Required work >> Check every line below for the string "band". Copy the ones that have it.

Recorded data >>
--- src/sv/stw_pkg.sv ---
// ----------------------------------------------------------------------------
// stw_pkg: shared types and constants of the strided tensor address walker
// Widths, dimension count, register indexes and the pipeline side band.
// ----------------------------------------------------------------------------
package stw_pkg;

    // Dimension count; only the innermost MAX_DIMS dimensions are walked
    localparam int NUM_DIMS     = 4;
    localparam int MAX_DIMS     = 4;
    localparam int FIRST_ACTIVE = NUM_DIMS - MAX_DIMS;

    localparam int EXT_W    = 12;
    localparam int STRIDE_W = 24;
    localparam int PROD_W   = EXT_W + STRIDE_W;
    localparam int ADDR_W   = 38;
    localparam int COUNT_W  = 48;
    localparam int CFG_IDX_W = 3;

    typedef logic [EXT_W-1:0]    ext_t;
    typedef logic [STRIDE_W-1:0] stride_t;
    typedef logic [PROD_W-1:0]   prod_t;
    typedef logic [ADDR_W-1:0]   addr_t;
    typedef logic [COUNT_W-1:0]  count_t;

    typedef ext_t    [NUM_DIMS-1:0] ext_vec_t;
    typedef stride_t [NUM_DIMS-1:0] stride_vec_t;
    typedef prod_t   [NUM_DIMS-1:0] prod_vec_t;

    // Configuration register indexes
    typedef enum logic [CFG_IDX_W-1:0] {
        REG_EXTENT_0 = 3'd0,
        REG_EXTENT_1 = 3'd1,
        REG_EXTENT_2 = 3'd2,
        REG_EXTENT_3 = 3'd3,
        REG_STRIDE_0 = 3'd4,
        REG_STRIDE_1 = 3'd5,
        REG_STRIDE_2 = 3'd6,
        REG_STRIDE_3 = 3'd7
    } cfg_reg_idx_t;

    // Per-element side band that travels down the pipeline
    typedef struct packed {
        count_t number;
        logic   last;
        logic   empty;
    } elem_meta_t;

    // Walker stage output: positions to multiply plus side band
    typedef struct packed {
        logic       valid;
        ext_vec_t   pos;
        elem_meta_t meta;
    } walk_stage_t;

endpackage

Answer to this task >>
// Widths, dimension count, register indexes and the pipeline side band.
    // Per-element side band that travels down the pipeline
    // Walker stage output: positions to multiply plus side band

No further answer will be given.